WHAT YOU WILL DO => Take the entries below and print only the lines from the one with "hold_viol_final 66 \" through the one with "finalSetupViolCount 5 \", exactly as they stand, both ends included.

DATA EXTRACTS =>
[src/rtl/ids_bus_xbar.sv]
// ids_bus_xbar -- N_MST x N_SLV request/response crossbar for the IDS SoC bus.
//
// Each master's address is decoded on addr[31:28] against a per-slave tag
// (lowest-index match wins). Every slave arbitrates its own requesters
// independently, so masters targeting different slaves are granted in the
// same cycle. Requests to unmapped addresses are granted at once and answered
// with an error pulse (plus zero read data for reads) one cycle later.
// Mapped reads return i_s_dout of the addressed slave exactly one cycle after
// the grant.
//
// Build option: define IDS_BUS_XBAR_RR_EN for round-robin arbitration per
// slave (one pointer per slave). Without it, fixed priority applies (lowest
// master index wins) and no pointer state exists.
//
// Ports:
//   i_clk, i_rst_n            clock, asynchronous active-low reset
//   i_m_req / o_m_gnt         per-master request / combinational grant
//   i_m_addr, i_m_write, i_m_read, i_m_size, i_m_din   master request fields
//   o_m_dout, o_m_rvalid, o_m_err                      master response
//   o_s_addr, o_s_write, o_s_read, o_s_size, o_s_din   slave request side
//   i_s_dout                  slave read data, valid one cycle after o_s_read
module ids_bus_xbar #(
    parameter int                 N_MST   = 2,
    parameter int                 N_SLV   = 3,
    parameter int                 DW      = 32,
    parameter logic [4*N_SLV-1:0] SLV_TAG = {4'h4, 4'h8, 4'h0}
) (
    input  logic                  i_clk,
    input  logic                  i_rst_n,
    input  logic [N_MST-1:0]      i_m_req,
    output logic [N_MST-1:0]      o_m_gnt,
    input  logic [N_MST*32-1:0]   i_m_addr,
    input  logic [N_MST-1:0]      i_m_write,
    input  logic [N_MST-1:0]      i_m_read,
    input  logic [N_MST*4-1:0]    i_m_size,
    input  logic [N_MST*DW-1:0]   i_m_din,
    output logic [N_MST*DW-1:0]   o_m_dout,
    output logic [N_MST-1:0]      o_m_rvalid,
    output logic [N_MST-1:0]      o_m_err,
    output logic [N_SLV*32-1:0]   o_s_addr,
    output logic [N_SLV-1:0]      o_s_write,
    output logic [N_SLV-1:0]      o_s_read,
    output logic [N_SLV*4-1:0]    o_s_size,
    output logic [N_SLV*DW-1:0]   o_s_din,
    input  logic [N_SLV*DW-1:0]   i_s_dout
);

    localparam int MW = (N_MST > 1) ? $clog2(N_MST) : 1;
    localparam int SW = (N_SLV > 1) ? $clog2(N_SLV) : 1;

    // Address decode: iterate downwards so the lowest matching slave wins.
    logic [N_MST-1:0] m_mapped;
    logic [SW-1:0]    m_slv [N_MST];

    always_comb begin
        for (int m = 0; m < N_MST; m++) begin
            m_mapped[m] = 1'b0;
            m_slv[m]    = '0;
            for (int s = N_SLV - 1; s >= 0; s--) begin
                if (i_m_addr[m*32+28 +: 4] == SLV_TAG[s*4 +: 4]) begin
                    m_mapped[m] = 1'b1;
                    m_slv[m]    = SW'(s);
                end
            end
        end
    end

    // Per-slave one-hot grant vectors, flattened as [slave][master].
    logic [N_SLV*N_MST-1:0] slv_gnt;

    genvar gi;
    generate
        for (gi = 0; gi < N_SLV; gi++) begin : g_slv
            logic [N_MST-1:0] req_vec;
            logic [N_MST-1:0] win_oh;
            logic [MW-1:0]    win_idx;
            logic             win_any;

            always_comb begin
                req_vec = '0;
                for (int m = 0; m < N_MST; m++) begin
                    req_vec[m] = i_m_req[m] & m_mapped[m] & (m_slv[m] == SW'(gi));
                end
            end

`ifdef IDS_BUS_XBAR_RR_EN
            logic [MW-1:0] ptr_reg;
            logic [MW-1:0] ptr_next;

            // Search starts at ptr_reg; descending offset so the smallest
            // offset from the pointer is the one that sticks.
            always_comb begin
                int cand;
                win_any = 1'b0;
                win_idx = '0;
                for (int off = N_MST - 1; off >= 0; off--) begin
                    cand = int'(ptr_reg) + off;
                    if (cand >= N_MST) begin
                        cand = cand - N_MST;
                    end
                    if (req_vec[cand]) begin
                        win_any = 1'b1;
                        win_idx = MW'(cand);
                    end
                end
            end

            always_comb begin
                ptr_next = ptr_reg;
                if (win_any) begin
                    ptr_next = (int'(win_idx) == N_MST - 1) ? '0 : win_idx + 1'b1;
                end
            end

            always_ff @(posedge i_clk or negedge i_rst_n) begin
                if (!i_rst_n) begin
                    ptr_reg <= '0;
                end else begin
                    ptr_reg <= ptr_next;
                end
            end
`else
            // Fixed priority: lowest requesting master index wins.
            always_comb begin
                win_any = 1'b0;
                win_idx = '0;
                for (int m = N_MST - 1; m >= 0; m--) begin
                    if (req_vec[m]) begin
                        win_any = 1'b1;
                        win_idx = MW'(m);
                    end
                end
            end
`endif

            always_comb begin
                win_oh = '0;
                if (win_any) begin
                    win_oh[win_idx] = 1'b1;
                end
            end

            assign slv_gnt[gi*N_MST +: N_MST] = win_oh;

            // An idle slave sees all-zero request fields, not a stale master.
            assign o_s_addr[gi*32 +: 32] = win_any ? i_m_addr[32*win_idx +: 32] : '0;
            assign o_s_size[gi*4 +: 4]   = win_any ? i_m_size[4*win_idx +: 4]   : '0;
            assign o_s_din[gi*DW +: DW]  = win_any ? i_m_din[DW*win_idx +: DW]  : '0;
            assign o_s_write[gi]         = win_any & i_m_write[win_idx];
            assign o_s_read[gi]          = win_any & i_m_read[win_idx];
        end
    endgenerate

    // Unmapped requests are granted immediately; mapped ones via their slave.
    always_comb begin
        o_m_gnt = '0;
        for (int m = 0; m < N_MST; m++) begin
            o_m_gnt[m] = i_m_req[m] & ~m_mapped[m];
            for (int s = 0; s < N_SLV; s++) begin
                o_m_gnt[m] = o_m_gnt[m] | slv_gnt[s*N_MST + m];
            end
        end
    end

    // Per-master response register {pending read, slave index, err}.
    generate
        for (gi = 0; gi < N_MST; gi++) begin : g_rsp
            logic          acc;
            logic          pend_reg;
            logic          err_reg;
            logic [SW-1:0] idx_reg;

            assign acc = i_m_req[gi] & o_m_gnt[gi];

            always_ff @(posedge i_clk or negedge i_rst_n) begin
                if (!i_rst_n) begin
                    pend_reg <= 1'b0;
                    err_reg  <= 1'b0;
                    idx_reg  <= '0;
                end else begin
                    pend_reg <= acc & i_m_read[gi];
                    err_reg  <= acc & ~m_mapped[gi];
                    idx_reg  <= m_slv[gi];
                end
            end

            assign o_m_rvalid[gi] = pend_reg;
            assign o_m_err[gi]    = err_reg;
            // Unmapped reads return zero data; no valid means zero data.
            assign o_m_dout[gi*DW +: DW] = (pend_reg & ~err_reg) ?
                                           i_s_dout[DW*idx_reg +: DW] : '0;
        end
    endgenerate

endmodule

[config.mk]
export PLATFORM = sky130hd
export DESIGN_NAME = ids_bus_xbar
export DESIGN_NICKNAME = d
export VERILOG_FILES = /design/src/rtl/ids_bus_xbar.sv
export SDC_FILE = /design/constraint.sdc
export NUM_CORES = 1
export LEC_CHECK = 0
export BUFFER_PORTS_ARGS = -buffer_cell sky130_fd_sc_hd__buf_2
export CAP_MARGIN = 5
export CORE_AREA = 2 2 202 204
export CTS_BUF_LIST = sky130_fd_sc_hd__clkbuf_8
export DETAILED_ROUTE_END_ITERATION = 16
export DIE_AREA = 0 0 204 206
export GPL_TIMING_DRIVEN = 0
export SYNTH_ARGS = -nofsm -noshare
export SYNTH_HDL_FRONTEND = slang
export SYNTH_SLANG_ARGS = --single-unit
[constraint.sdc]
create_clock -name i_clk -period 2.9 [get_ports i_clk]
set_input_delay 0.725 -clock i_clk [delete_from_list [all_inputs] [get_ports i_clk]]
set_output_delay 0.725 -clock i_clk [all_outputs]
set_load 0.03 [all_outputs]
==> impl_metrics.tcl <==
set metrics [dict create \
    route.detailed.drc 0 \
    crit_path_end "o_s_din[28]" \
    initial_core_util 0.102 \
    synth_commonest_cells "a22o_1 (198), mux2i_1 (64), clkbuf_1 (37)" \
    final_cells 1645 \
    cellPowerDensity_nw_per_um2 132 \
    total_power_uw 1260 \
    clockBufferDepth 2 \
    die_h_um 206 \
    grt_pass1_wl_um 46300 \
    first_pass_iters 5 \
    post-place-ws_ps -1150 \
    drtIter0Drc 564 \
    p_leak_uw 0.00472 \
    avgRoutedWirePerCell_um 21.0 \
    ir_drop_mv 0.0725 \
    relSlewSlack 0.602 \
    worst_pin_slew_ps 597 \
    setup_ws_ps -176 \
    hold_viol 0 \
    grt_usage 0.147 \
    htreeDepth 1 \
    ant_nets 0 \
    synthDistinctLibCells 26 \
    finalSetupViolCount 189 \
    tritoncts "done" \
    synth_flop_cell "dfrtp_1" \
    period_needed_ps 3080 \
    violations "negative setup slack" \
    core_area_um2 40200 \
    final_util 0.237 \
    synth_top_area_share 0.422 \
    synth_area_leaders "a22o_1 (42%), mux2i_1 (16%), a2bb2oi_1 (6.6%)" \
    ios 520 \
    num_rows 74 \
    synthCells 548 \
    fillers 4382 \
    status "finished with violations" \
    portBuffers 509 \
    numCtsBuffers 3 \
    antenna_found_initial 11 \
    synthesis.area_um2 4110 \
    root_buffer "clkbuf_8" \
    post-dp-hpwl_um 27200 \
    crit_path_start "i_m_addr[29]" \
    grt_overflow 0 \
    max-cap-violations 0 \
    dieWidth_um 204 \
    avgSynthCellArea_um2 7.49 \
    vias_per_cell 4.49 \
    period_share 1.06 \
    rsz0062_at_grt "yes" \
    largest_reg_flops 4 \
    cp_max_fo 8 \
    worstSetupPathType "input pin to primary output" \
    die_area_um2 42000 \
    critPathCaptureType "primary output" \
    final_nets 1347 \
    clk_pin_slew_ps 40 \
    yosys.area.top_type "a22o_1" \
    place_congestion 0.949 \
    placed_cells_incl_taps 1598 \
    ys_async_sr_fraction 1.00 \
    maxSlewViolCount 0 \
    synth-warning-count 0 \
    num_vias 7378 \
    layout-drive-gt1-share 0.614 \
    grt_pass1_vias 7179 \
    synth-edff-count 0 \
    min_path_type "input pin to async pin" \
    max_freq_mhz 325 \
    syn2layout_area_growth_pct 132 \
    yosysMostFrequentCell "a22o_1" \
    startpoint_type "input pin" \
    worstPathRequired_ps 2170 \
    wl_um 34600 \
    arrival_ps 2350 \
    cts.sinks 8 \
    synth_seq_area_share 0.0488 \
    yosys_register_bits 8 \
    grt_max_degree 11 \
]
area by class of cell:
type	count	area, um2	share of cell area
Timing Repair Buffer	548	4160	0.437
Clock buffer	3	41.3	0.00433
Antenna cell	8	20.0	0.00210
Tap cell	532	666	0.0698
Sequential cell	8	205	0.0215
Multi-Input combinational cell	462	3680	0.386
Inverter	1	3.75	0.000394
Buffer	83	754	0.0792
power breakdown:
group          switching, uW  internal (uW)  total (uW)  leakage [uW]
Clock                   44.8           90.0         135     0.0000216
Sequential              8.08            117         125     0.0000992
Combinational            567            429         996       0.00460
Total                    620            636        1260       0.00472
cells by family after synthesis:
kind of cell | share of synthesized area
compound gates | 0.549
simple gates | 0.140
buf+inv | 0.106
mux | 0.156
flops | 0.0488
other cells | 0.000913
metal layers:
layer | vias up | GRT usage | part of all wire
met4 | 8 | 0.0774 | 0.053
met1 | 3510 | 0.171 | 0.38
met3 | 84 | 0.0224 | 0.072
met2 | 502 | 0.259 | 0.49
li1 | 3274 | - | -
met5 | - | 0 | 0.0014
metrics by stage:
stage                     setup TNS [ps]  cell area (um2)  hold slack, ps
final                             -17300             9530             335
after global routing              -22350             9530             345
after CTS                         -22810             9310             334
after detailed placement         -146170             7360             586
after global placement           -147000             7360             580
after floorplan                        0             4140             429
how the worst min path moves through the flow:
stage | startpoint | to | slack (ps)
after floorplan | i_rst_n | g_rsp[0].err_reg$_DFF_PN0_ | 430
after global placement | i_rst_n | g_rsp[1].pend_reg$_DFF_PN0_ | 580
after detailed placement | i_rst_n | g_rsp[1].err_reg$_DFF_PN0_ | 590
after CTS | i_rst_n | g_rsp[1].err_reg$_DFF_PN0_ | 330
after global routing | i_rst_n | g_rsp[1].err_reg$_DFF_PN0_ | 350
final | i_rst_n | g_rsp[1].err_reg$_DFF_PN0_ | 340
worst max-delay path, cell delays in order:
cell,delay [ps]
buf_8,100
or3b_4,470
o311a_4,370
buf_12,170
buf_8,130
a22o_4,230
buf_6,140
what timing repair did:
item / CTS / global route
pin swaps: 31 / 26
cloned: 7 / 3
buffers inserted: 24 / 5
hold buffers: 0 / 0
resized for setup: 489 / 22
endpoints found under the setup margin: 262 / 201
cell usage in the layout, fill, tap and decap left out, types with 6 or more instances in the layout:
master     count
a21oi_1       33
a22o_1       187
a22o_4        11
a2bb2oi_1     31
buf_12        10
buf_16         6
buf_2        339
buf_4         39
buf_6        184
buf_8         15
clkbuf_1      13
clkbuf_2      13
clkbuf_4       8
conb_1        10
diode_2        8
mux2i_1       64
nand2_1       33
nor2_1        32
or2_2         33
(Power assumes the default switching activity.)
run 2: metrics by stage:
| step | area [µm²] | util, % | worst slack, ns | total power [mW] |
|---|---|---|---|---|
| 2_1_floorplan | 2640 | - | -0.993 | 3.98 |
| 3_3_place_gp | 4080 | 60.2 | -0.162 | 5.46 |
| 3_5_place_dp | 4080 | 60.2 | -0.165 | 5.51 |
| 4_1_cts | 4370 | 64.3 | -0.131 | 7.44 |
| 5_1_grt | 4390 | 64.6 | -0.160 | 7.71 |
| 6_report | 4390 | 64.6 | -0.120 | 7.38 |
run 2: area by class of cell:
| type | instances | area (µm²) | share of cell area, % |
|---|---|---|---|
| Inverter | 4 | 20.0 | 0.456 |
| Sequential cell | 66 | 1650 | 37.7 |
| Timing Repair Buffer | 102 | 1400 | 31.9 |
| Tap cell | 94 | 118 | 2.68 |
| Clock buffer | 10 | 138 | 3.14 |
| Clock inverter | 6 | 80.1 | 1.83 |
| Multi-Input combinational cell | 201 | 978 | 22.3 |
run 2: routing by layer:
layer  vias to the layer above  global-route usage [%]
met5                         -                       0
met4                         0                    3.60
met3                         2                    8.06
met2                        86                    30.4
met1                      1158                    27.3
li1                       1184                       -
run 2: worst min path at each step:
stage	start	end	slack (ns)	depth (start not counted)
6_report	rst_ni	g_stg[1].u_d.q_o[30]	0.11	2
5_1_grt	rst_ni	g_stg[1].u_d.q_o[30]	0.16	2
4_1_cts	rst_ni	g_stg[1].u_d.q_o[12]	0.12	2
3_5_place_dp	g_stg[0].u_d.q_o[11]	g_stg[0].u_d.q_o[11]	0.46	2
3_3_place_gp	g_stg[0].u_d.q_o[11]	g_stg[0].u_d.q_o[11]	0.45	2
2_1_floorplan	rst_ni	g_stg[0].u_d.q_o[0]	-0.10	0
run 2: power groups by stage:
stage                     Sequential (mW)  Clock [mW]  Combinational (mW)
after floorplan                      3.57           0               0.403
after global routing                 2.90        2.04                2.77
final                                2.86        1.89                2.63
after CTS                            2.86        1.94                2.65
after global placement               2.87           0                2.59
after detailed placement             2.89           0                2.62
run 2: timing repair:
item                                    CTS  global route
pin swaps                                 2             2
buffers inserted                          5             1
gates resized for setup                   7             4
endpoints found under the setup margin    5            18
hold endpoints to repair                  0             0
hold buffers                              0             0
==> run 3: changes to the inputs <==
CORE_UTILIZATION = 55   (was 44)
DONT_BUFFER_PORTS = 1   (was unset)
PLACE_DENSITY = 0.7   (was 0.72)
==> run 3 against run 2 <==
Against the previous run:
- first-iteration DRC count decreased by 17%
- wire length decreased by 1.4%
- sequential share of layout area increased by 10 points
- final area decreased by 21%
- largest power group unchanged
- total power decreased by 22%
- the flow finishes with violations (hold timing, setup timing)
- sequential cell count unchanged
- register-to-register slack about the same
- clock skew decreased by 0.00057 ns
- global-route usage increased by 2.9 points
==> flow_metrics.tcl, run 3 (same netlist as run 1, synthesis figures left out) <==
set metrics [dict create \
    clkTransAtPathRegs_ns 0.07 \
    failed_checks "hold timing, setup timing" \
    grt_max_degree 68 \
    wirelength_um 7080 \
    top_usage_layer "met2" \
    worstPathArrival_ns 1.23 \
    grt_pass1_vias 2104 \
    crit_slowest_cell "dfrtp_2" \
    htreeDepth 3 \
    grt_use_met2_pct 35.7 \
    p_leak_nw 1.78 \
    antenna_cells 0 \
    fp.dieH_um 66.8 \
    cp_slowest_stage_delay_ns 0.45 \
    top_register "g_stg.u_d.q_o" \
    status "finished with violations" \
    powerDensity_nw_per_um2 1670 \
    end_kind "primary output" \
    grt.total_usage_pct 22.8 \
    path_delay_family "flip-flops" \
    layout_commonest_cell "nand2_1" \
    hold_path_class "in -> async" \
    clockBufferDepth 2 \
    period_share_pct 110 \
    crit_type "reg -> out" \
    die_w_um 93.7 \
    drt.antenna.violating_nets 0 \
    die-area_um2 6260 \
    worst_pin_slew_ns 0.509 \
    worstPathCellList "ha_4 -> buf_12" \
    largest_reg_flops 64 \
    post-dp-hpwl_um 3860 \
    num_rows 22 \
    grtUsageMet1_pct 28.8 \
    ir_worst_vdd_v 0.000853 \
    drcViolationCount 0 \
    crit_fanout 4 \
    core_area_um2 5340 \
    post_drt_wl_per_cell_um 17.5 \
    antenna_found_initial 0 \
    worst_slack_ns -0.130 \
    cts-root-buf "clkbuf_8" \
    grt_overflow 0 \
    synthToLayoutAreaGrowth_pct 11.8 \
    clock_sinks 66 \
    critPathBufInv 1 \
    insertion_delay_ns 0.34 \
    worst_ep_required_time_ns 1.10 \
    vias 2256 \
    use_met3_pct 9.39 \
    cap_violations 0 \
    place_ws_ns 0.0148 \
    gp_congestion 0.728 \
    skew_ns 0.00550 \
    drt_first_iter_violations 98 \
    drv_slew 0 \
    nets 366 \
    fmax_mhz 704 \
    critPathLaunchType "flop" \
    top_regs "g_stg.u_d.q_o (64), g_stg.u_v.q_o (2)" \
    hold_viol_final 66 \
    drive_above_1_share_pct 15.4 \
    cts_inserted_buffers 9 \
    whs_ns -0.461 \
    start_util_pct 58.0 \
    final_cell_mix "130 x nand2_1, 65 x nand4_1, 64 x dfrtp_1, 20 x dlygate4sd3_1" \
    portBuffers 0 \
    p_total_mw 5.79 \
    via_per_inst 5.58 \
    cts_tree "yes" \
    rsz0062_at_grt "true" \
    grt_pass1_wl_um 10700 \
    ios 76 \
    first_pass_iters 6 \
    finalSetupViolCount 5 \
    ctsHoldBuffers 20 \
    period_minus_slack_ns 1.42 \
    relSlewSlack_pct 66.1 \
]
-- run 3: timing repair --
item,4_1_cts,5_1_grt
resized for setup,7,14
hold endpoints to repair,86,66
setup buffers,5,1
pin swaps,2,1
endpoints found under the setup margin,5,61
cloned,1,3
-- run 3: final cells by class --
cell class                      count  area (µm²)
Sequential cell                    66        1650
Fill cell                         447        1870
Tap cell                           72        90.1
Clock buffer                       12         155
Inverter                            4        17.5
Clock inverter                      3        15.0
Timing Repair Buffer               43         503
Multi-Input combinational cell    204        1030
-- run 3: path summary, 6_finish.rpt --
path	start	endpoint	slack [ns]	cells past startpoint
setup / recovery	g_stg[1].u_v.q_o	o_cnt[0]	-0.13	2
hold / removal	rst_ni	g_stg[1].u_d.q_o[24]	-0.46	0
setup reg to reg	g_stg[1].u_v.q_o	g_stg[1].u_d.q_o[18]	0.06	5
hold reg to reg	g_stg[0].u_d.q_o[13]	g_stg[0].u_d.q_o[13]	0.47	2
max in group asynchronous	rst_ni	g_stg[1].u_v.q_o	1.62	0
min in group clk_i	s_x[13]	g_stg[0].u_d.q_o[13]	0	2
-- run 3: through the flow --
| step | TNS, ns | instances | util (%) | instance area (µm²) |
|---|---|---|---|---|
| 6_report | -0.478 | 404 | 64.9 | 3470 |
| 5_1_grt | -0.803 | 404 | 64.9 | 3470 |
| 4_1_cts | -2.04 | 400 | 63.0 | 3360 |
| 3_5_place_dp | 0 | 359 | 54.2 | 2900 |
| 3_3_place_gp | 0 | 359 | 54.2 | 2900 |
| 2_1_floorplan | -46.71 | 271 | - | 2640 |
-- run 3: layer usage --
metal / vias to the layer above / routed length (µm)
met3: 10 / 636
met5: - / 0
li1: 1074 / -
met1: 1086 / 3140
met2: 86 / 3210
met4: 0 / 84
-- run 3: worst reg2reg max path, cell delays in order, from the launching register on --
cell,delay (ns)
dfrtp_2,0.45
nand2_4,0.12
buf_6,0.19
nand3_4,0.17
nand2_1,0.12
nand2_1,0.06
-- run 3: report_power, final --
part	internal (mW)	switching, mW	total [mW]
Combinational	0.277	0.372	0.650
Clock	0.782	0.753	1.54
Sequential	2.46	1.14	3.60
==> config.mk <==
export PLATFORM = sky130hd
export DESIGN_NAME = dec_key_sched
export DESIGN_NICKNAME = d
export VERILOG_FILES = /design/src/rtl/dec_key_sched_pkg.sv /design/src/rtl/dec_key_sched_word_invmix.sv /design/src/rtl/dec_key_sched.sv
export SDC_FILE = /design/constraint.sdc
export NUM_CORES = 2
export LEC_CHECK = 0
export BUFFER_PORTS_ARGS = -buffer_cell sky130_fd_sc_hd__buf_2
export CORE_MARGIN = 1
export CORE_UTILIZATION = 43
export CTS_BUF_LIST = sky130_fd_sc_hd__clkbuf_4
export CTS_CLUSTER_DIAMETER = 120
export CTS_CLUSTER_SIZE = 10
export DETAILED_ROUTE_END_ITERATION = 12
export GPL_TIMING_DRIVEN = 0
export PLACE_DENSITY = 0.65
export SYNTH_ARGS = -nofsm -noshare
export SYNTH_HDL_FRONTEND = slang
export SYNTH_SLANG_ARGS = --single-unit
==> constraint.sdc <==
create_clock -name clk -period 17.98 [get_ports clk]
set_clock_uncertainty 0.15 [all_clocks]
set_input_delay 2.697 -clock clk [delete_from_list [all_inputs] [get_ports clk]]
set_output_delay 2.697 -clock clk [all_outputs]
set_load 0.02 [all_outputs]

ANSWER FOR THE TASK =>
    hold_viol_final 66 \
    drive_above_1_share_pct 15.4 \
    cts_inserted_buffers 9 \
    whs_ns -0.461 \
    start_util_pct 58.0 \
    final_cell_mix "130 x nand2_1, 65 x nand4_1, 64 x dfrtp_1, 20 x dlygate4sd3_1" \
    portBuffers 0 \
    p_total_mw 5.79 \
    via_per_inst 5.58 \
    cts_tree "yes" \
    rsz0062_at_grt "true" \
    grt_pass1_wl_um 10700 \
    ios 76 \
    first_pass_iters 6 \
    finalSetupViolCount 5 \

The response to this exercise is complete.